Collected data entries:
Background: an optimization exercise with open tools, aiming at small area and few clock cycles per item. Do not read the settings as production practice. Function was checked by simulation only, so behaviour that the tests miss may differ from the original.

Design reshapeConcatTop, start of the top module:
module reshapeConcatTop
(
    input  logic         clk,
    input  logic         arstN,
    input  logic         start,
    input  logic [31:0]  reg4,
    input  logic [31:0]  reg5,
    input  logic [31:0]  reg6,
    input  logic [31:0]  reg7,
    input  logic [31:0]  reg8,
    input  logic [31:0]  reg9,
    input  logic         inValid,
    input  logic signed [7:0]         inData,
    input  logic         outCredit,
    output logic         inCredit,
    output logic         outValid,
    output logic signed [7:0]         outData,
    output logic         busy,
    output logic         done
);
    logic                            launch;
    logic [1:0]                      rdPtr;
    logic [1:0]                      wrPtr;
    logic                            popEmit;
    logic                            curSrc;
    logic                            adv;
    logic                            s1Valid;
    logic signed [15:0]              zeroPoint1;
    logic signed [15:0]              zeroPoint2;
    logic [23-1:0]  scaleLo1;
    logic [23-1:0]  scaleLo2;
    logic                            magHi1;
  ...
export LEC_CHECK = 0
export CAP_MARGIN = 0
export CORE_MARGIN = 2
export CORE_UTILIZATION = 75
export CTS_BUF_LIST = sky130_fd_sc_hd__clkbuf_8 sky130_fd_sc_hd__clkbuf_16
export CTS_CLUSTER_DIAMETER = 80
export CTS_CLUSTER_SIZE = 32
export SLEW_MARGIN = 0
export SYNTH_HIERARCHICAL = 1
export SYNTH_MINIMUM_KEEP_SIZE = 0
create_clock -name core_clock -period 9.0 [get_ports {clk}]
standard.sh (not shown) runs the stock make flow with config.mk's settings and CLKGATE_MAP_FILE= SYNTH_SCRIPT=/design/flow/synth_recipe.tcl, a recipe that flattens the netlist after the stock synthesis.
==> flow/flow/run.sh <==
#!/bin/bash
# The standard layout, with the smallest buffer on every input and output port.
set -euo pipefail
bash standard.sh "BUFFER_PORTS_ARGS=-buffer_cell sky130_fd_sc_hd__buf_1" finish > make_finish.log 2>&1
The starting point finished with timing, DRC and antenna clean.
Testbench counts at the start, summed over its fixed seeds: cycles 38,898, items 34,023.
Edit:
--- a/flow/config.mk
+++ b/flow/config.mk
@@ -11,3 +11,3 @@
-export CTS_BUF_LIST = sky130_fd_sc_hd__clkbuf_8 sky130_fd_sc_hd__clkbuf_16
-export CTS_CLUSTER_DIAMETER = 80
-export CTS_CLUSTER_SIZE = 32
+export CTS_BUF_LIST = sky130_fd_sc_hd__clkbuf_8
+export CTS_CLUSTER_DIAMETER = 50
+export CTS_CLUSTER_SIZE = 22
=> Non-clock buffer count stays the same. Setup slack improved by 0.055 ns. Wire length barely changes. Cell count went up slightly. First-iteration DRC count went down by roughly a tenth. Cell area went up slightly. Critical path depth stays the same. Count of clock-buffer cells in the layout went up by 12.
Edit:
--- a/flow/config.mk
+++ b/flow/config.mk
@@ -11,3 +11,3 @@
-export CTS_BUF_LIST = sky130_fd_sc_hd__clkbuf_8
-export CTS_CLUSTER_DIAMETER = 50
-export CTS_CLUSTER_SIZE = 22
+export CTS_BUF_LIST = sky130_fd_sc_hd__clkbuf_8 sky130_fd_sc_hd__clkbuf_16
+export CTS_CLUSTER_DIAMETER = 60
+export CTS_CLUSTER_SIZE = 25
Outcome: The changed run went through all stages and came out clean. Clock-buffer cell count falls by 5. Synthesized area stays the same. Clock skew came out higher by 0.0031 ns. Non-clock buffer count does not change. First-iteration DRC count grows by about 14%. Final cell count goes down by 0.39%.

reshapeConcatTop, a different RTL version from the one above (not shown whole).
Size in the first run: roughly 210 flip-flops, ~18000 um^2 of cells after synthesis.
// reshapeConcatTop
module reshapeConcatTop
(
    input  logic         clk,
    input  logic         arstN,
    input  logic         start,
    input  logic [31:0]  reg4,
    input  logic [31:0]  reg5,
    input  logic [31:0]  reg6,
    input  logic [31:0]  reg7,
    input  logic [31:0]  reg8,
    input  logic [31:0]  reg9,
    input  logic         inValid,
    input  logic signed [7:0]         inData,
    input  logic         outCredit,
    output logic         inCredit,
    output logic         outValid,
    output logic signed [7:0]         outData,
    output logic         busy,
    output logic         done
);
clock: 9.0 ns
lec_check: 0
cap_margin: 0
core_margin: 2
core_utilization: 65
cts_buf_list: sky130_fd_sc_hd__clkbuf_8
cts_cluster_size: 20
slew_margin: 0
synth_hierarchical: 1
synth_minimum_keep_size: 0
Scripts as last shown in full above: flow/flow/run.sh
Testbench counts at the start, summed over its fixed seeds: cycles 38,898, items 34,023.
---
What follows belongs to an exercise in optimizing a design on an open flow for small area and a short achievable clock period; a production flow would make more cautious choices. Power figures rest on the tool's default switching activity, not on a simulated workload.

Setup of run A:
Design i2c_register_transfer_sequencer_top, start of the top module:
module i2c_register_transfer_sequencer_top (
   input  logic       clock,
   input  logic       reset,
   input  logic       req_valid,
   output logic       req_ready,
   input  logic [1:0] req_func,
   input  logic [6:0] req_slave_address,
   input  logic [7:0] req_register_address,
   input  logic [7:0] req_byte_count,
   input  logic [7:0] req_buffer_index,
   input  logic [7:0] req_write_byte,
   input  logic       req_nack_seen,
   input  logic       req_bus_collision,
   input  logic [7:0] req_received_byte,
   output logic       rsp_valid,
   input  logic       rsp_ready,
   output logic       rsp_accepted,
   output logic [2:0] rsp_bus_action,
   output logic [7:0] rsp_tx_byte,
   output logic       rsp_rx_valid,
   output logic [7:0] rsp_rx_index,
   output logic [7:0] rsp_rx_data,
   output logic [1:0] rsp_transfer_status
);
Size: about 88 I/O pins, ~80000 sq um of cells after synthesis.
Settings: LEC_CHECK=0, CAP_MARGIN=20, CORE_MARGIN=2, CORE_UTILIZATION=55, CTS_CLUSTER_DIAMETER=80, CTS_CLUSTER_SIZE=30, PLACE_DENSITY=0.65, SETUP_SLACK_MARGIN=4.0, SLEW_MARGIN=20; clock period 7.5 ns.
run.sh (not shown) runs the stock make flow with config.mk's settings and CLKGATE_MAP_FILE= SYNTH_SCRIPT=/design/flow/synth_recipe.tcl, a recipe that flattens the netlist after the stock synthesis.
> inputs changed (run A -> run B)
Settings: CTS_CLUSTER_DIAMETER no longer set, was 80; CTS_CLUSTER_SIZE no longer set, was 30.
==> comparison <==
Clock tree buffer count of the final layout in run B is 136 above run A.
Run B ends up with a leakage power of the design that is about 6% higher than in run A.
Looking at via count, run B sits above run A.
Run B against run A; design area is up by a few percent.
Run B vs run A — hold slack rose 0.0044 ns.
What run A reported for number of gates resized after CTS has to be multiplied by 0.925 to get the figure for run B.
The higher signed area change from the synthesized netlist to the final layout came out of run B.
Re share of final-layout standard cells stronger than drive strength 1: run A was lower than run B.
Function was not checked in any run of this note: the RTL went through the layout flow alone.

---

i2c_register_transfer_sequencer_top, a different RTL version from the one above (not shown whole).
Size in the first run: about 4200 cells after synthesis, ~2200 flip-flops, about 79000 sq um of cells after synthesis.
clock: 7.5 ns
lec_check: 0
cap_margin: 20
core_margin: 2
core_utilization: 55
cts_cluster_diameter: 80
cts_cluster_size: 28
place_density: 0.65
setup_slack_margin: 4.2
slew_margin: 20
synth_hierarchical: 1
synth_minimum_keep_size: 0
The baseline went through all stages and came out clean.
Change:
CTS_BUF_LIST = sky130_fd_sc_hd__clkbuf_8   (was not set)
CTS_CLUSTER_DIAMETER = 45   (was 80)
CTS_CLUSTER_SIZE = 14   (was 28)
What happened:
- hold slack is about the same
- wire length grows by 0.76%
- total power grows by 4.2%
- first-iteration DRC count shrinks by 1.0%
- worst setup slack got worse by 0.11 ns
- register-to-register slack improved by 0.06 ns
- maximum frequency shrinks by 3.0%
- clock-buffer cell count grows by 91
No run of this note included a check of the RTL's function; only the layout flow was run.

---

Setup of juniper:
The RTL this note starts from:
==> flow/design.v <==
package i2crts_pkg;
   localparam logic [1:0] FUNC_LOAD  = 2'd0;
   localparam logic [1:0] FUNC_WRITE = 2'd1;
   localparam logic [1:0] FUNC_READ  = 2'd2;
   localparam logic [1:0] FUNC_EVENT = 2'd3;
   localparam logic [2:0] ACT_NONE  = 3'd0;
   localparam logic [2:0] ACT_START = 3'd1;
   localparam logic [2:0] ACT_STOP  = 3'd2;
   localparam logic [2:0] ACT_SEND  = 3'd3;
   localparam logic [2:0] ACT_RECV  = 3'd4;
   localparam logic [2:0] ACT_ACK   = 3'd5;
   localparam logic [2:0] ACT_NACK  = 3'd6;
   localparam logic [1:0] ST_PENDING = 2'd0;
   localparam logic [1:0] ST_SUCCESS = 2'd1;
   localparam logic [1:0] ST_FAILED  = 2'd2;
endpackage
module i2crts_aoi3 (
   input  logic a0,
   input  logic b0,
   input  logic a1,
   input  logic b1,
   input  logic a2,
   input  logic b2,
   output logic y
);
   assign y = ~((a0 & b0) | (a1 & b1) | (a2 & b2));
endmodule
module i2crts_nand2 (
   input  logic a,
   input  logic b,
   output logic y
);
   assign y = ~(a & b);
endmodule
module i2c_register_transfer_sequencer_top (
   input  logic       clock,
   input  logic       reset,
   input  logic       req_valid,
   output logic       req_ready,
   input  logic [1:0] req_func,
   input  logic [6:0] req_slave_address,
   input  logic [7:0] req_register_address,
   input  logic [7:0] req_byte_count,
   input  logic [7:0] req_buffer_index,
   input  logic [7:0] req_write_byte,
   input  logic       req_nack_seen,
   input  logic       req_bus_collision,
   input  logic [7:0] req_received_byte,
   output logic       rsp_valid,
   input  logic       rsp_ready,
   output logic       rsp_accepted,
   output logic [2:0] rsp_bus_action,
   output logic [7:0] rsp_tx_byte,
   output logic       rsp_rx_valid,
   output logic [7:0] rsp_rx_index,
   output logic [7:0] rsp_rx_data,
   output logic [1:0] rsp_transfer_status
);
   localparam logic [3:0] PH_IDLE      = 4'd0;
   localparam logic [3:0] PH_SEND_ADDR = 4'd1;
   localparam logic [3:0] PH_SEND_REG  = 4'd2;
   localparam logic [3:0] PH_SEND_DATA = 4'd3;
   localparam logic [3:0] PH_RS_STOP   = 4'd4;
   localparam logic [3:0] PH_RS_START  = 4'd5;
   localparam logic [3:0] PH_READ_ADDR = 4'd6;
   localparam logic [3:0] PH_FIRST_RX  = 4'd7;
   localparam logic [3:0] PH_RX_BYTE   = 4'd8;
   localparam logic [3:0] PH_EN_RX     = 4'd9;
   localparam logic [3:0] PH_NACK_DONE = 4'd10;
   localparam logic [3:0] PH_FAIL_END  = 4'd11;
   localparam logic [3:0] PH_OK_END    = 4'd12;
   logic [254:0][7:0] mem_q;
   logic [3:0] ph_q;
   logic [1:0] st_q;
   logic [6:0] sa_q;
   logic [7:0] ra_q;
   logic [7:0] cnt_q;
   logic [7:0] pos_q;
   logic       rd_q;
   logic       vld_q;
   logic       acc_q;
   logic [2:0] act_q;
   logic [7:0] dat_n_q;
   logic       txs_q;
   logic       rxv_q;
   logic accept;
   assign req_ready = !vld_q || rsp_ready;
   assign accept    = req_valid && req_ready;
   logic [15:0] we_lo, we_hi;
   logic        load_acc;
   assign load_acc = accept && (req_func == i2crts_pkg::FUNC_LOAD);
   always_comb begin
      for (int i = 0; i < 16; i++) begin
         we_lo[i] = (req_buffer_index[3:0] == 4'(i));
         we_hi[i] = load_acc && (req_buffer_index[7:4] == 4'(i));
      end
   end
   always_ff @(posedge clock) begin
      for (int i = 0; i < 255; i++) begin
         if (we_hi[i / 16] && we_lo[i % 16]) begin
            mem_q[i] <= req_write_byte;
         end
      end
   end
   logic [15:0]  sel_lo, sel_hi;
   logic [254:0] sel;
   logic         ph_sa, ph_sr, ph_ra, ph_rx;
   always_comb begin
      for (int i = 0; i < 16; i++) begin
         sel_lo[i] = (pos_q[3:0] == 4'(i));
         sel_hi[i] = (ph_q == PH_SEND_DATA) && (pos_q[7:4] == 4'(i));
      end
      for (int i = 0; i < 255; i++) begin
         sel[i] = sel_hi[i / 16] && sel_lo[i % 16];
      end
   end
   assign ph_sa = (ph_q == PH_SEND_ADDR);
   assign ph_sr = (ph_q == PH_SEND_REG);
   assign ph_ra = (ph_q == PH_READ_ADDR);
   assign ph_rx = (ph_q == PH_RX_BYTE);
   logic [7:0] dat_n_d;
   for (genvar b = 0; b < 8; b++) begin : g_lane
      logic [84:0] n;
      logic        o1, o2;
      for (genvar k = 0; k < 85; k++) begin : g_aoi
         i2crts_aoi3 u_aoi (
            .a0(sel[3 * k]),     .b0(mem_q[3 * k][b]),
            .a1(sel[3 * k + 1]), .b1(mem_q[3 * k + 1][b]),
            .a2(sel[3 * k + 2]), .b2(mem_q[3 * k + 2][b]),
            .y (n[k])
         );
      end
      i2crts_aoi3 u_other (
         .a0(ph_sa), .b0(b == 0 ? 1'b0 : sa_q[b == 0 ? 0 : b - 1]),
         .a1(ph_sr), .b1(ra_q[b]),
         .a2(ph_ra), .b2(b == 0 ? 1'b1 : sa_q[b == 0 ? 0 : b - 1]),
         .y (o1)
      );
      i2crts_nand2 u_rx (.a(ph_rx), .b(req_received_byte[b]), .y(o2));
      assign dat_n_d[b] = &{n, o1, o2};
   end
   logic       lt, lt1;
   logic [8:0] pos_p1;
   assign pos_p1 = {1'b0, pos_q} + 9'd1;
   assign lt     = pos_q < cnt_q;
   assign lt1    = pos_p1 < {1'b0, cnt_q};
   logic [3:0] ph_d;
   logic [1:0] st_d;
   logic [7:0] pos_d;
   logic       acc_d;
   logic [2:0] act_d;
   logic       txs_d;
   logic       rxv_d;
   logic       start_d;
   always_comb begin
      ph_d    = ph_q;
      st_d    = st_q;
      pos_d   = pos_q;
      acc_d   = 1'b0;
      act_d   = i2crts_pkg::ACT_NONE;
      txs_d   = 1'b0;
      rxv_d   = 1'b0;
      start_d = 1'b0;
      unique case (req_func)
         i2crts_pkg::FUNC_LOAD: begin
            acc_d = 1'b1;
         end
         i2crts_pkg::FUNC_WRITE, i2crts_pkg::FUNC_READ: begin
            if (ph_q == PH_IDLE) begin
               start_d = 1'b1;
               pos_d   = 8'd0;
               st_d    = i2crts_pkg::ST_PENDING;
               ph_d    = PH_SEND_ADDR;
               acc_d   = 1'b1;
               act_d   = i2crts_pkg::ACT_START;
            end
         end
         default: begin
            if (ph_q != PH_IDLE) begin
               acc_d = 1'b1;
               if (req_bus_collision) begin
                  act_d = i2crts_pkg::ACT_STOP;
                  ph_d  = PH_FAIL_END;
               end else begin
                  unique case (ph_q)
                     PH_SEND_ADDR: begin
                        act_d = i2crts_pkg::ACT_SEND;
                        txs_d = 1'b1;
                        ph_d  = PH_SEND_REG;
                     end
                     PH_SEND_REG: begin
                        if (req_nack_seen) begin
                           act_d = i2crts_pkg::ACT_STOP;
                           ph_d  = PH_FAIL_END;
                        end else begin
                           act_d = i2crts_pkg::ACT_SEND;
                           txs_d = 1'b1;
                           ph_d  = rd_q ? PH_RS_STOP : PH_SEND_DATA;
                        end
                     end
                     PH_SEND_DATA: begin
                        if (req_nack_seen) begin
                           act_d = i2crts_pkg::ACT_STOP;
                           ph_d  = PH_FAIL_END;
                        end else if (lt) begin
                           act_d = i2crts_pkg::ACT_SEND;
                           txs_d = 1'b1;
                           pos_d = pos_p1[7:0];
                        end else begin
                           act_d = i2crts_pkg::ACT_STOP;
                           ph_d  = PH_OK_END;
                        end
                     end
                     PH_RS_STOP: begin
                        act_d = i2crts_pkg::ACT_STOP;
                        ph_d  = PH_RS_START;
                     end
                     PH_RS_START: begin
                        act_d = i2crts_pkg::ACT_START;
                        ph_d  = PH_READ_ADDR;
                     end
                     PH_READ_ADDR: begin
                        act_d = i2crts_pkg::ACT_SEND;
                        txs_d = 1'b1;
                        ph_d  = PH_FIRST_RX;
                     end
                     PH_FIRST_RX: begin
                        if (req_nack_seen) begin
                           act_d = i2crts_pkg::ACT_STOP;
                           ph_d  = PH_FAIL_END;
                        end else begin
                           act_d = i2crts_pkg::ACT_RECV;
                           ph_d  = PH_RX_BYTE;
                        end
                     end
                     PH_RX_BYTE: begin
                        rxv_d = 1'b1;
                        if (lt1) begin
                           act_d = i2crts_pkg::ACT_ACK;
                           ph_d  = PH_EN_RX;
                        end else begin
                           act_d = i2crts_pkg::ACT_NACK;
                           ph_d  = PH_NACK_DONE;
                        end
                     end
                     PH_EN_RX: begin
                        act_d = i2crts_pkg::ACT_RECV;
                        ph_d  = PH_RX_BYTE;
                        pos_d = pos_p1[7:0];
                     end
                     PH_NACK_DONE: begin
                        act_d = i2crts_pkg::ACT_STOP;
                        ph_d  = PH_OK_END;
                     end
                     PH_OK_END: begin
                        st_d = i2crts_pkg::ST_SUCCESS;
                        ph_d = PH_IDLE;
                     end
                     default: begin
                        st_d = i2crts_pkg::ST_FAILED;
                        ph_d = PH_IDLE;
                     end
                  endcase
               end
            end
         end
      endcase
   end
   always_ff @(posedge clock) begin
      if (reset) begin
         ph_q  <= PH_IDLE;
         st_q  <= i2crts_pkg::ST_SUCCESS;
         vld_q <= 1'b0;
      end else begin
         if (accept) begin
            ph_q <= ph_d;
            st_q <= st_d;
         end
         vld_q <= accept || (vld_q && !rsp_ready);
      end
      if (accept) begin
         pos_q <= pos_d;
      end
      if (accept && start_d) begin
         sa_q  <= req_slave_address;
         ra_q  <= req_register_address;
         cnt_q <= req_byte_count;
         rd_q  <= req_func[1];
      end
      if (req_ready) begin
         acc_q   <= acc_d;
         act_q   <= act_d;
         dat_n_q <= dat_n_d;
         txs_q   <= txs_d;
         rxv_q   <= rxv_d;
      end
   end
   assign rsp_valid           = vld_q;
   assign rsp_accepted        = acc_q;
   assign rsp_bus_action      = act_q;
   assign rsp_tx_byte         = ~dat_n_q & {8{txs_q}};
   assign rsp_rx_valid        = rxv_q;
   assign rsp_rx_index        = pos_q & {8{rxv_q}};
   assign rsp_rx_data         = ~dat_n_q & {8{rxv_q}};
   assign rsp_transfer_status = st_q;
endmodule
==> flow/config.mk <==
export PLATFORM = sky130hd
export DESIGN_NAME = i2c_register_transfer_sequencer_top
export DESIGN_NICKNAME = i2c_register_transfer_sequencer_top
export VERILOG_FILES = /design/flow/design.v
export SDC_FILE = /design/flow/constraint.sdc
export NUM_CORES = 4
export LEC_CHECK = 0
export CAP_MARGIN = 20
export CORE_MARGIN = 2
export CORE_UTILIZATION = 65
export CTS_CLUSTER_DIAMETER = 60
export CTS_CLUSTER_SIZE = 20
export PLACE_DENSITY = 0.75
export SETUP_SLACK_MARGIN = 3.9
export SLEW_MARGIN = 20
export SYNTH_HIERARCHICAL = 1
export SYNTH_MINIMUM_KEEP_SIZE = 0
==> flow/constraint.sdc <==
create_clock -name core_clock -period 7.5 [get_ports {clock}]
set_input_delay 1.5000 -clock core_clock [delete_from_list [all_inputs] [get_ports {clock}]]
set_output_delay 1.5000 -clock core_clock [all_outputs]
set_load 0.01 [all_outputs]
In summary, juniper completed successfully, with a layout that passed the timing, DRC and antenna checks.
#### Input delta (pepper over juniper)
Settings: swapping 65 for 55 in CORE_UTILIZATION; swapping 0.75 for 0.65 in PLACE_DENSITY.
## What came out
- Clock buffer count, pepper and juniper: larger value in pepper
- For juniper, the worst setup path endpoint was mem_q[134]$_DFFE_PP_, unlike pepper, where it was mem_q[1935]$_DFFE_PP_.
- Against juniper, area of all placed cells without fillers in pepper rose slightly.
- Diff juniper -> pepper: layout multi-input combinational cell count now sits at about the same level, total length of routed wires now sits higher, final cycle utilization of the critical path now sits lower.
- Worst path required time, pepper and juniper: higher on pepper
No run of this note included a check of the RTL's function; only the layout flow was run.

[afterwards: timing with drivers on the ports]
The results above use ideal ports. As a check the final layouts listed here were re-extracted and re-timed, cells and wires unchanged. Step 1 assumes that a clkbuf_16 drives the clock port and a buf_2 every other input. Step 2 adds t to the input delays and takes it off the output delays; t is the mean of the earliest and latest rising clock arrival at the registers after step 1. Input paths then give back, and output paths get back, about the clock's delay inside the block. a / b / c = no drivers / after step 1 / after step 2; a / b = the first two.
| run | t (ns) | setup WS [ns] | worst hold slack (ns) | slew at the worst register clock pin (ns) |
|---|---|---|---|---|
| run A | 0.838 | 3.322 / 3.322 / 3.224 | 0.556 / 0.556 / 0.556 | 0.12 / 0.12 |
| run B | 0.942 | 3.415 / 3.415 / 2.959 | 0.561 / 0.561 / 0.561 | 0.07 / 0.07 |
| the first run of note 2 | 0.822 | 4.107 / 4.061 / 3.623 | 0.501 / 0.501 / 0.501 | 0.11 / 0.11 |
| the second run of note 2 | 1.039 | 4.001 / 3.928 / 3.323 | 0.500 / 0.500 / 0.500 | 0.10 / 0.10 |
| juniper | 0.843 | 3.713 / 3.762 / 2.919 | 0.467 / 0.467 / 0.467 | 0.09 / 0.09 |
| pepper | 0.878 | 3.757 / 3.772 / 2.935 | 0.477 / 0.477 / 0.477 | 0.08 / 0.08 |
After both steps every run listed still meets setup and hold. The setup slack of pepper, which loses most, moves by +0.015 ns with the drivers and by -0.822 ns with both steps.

Work instruction: Read through the records above and copy the lines that contain "roughly".

Answer space:
=> Non-clock buffer count stays the same. Setup slack improved by 0.055 ns. Wire length barely changes. Cell count went up slightly. First-iteration DRC count went down by roughly a tenth. Cell area went up slightly. Critical path depth stays the same. Count of clock-buffer cells in the layout went up by 12.
Size in the first run: roughly 210 flip-flops, ~18000 um^2 of cells after synthesis.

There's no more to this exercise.